XaaS has a different look at General Motors, where the company has built a data-as-a-service platform on top of its private cloud. The solution, called Maxis, helps GM support strategies such as pricing, marketing, sales forecasting and sales leads, as well as safety and contact center text analytics. 

And at Cushman & Wakefield, XaaS takes the form of proof-of-concept-as-service (POCaaS), in which IT partners with the business. The initiative matches the commercial real estate firm's intellectual property and staff with startups, universities, startup accelerators and early-stage vendors, ideally to foster innovation.

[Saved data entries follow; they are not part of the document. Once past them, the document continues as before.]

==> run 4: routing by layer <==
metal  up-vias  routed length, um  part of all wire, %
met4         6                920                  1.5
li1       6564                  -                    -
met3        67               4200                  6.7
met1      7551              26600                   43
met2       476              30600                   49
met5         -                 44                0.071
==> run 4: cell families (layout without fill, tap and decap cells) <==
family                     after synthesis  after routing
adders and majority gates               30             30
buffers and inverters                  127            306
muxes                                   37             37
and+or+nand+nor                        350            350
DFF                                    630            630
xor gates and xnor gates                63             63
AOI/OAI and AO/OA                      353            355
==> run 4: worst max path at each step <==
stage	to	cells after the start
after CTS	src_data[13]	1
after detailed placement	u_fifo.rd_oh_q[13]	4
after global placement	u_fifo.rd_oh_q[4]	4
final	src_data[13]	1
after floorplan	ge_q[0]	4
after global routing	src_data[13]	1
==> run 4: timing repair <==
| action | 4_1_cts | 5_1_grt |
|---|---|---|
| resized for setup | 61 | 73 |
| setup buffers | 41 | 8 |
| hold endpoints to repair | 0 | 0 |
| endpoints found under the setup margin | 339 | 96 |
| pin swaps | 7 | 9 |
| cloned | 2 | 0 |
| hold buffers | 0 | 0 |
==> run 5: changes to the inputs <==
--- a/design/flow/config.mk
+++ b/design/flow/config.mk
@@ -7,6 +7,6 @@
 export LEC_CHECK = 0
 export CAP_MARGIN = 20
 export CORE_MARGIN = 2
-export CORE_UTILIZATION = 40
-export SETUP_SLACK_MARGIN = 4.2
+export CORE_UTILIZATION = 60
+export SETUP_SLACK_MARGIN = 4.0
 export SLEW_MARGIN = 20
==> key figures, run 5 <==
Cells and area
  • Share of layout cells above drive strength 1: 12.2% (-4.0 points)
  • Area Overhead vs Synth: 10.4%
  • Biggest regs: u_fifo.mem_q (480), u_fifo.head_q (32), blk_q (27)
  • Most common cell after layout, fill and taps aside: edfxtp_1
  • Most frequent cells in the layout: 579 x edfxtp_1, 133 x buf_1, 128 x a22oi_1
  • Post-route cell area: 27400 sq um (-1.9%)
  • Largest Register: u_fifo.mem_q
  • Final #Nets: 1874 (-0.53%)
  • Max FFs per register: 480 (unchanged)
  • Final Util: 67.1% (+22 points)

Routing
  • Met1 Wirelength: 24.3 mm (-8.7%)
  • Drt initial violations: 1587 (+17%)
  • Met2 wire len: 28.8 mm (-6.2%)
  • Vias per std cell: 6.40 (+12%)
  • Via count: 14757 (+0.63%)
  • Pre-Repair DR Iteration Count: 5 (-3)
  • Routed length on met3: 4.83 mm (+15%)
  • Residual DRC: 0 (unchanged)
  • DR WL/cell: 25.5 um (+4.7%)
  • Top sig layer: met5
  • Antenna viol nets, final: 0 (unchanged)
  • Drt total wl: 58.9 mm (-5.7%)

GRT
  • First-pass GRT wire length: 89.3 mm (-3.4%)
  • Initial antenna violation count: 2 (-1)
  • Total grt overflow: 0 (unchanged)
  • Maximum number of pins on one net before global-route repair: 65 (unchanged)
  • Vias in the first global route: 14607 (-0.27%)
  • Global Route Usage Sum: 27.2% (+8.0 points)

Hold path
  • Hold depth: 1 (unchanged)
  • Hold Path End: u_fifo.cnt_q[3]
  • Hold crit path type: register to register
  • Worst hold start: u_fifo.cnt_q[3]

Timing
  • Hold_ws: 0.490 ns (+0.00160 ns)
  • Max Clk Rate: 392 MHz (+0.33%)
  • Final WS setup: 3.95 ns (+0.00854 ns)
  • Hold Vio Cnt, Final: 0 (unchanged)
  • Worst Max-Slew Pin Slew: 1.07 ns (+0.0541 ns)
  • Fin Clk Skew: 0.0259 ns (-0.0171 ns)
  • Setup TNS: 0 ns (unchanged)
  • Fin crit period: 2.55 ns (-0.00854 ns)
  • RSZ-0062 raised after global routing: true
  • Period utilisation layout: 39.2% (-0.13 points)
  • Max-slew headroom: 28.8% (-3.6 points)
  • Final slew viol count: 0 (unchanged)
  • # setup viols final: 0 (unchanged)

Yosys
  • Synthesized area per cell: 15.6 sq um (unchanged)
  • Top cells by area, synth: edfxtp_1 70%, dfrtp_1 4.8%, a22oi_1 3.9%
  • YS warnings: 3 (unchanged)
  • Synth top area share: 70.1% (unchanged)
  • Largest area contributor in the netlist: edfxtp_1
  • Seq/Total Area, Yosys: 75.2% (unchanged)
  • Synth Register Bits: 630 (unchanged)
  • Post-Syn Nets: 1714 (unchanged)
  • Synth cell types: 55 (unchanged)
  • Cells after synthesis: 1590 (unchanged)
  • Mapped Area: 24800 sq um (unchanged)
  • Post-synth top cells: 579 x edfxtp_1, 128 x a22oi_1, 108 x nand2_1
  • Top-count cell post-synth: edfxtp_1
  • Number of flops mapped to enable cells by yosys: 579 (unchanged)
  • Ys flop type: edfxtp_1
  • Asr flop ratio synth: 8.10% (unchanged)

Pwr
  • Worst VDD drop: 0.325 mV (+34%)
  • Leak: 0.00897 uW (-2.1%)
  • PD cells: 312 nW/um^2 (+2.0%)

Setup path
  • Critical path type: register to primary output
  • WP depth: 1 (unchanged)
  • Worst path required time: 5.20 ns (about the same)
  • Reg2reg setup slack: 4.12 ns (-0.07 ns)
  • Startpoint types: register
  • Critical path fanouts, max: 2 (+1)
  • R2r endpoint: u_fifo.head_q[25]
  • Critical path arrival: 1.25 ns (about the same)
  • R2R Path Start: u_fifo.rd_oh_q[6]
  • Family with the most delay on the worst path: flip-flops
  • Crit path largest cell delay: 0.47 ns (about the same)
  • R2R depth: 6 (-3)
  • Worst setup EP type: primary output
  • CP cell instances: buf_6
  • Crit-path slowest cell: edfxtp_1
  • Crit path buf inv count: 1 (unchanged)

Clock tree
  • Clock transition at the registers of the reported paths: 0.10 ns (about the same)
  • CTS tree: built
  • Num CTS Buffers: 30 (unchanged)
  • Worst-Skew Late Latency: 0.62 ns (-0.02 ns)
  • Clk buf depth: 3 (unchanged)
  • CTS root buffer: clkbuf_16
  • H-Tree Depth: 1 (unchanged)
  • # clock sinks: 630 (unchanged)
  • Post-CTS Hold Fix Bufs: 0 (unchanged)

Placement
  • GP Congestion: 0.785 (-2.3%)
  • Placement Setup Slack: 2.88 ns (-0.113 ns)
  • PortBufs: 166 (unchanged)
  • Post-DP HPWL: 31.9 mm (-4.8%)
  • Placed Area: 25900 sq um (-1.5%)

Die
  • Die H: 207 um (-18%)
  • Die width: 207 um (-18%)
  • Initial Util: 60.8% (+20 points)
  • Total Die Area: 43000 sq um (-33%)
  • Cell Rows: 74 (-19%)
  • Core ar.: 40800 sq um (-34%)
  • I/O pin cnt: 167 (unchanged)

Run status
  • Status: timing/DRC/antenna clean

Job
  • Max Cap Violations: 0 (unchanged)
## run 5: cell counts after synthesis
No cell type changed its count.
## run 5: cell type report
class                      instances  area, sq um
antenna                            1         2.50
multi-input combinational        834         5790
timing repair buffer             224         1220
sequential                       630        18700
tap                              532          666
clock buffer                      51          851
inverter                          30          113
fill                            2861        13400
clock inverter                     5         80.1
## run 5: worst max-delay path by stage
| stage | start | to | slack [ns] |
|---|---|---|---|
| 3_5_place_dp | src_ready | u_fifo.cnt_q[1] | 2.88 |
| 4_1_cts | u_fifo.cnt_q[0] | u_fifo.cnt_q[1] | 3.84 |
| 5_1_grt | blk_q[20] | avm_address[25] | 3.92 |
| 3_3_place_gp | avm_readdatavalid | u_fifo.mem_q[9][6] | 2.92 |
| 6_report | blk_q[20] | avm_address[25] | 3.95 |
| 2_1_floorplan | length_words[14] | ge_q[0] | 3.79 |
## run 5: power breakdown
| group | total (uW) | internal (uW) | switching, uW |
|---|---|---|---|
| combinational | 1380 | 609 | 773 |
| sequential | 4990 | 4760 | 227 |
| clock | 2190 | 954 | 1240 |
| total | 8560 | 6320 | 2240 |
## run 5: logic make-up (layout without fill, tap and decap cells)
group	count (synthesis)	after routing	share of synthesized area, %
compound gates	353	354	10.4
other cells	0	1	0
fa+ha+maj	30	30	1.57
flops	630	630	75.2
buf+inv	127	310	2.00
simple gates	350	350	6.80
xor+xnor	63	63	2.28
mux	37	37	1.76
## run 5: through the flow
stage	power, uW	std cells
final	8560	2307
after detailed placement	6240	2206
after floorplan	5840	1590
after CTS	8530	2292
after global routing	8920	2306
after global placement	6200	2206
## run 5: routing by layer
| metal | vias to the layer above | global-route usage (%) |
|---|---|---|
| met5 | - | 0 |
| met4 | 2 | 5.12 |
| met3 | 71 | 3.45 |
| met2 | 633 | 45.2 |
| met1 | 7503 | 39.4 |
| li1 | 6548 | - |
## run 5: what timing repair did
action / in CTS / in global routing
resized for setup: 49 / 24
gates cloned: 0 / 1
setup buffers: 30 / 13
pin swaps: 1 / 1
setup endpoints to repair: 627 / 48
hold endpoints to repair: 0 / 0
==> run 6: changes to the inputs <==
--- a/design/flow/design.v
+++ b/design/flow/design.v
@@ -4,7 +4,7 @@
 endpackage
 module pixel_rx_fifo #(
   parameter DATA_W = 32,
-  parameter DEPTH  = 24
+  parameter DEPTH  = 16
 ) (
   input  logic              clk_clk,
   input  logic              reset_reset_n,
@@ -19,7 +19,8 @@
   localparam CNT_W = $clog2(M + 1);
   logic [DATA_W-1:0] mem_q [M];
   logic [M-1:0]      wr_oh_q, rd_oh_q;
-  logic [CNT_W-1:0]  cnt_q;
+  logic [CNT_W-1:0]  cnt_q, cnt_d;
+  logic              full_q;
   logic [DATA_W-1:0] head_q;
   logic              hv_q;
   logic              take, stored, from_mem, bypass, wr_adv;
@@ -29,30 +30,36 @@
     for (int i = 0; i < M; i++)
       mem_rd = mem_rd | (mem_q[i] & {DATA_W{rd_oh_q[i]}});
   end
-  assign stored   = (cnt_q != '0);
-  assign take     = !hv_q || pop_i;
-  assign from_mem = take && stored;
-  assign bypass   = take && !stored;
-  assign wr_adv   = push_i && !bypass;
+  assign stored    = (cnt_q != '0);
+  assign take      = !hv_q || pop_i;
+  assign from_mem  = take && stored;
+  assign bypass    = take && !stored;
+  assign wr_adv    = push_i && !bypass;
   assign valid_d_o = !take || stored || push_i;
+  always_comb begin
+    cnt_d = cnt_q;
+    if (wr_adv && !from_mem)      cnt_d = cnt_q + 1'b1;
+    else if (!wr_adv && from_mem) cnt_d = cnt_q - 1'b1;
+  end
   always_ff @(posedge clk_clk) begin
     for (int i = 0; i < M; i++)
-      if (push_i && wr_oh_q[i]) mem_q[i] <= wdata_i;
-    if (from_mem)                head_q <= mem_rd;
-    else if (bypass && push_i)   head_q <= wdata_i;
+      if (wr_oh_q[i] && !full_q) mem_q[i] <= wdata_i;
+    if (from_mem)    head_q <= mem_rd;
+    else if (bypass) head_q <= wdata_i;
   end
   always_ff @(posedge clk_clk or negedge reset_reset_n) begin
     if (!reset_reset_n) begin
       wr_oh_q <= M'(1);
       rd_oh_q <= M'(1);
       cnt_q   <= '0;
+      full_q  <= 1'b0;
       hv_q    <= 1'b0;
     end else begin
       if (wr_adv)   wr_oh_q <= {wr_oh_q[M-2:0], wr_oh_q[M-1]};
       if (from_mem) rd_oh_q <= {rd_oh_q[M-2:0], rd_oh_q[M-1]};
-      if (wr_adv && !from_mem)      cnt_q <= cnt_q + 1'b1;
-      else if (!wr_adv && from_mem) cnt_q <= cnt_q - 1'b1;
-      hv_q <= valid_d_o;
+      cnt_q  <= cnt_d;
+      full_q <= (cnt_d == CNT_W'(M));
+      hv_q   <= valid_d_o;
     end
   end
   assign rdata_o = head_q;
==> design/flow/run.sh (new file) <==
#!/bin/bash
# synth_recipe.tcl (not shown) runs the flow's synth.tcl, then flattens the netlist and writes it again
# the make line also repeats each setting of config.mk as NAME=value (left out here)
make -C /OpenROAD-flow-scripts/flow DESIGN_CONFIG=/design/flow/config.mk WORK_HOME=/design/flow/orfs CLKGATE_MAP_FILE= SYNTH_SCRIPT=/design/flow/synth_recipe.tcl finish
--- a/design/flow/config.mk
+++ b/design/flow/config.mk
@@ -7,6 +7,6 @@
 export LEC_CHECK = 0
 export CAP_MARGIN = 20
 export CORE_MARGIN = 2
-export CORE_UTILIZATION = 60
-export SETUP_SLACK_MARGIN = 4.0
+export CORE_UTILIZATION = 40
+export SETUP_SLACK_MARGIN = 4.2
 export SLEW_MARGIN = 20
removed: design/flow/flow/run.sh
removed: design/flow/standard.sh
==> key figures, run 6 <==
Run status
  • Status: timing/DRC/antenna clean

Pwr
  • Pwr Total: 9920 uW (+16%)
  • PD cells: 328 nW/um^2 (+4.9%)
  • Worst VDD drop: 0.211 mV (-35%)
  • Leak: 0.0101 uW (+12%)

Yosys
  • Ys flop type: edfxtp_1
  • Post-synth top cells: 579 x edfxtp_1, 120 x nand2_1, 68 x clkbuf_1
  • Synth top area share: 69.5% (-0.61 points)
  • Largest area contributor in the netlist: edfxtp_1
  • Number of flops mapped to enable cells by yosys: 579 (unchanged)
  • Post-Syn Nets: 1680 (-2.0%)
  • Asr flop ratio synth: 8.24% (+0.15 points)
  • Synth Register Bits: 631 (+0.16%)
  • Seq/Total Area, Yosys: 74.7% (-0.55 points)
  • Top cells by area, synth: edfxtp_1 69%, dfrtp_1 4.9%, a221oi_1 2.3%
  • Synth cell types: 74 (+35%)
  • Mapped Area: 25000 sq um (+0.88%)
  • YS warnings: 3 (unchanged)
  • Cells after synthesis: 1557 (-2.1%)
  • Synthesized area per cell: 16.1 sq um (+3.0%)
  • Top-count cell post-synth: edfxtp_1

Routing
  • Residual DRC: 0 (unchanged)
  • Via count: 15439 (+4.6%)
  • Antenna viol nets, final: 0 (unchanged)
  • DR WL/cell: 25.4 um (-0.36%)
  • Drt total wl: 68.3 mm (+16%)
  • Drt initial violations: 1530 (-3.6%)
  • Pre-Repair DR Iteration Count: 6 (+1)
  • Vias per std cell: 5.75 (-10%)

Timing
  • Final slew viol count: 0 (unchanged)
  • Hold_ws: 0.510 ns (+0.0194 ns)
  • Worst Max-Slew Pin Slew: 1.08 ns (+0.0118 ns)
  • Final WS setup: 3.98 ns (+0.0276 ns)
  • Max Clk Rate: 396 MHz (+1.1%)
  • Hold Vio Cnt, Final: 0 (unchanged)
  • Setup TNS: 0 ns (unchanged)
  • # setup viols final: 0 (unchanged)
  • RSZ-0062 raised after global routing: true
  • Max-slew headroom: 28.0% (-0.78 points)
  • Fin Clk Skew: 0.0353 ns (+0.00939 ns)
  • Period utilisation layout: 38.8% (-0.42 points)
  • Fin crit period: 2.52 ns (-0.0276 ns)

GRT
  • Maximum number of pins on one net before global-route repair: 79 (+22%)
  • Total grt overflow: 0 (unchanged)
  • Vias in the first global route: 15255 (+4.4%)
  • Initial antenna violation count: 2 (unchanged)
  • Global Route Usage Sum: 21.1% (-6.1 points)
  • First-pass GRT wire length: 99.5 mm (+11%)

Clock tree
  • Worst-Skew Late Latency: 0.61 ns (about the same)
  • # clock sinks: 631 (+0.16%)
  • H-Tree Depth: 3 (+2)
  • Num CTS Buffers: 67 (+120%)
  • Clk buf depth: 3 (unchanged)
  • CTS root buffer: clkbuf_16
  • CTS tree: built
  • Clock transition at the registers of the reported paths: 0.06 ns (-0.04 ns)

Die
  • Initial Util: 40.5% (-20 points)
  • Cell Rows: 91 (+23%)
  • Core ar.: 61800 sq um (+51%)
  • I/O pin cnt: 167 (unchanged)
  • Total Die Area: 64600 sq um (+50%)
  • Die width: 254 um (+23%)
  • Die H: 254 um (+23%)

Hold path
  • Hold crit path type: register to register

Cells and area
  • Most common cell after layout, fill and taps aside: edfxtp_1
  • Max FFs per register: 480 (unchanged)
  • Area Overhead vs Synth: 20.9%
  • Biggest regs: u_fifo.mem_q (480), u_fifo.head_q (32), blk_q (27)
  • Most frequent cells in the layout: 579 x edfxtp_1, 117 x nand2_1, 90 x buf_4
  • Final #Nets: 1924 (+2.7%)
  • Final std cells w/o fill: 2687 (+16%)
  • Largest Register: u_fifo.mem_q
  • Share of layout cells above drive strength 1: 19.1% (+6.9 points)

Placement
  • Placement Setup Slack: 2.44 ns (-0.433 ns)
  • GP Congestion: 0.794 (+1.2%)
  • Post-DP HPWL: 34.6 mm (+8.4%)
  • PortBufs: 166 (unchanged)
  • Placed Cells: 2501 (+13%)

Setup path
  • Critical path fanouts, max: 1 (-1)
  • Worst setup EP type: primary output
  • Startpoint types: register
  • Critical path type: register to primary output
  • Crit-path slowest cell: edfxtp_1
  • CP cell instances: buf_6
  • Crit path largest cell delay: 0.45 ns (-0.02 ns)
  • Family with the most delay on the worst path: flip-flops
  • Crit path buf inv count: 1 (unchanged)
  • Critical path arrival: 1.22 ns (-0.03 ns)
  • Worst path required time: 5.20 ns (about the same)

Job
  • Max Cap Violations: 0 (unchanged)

For more on how enterprises are making the shift to XaaS and IT as a product, see “XaaS success: Proving the value of ‘everything as a service’” and “IT as a product: Rethinking IT service delivery.”

The revenue potential of XaaS

Creating an XaaS platform or solution internally can pay dividends for the CIO willing to commercialize it, Loucks says. There's likely little to stop GM CIO Randall Mott, for example, from extending Maxis to rivals. And there's no reason why Cushman & Wakefield CIO Adam Stanley can't flip the company’s PoCaaS for use across multiple industries. The trick is working with multiple business stakeholders to orchestrate commercial delivery.

In effect, such enterprises could compete with AWS, Microsoft and the very vendors whose XaaS models they are co-opting. Whether it's wise to mix it up with the 800-pound market gorillas is another question, though the resulting competition could generate a healthier market. "It's about coming up with new business models that are digitally focused," Loucks says.

Indeed, Deloitte noted in its 2018 Global CIO survey that CIOs are driving digital to “streamline business processes, engage employees and customers, and drive new value-generating business models.”

Tips: Getting started with XaaS

There is no playbook for XaaS, as every business ostensibly differs. However, Loucks offers some advice:

Pick the right strategic partners to ensure success. Few CIOs have the IT talent to build a self-service analytics platform that can scale to thousands of employees, let alone the number of data scientists to help glean insights from complex data sets. That means CIOs may have to appeal to cloud vendors for the requisite scalability, reliability and security. To build something like GM's Maxis, enterprises "need serious computing power ... and the talent to wrangle it, find insight and tune the algorithms," Loucks says. "Cloud operators have infrastructure and the talent they need to tap into.”

Watch your spending. The cloud isn’t always cheaper, as 45 percent of those Loucks surveyed for his XaaS study said that XaaS costs are difficult to predict and budget. And 42 percent said costs were greater than anticipated.

Consider what data you’re willing to put in a cloud. Some CIOs are bound to be squeamish when it comes to sharing certain data, such as financial or customer information, with a cloud service.

Beware of regulatory issues. CIOs mulling delivering an offering built for internal users to customers should not forget regulatory issues. You may be on the hook for regulatory standards, including GDPR and other data privacy standards.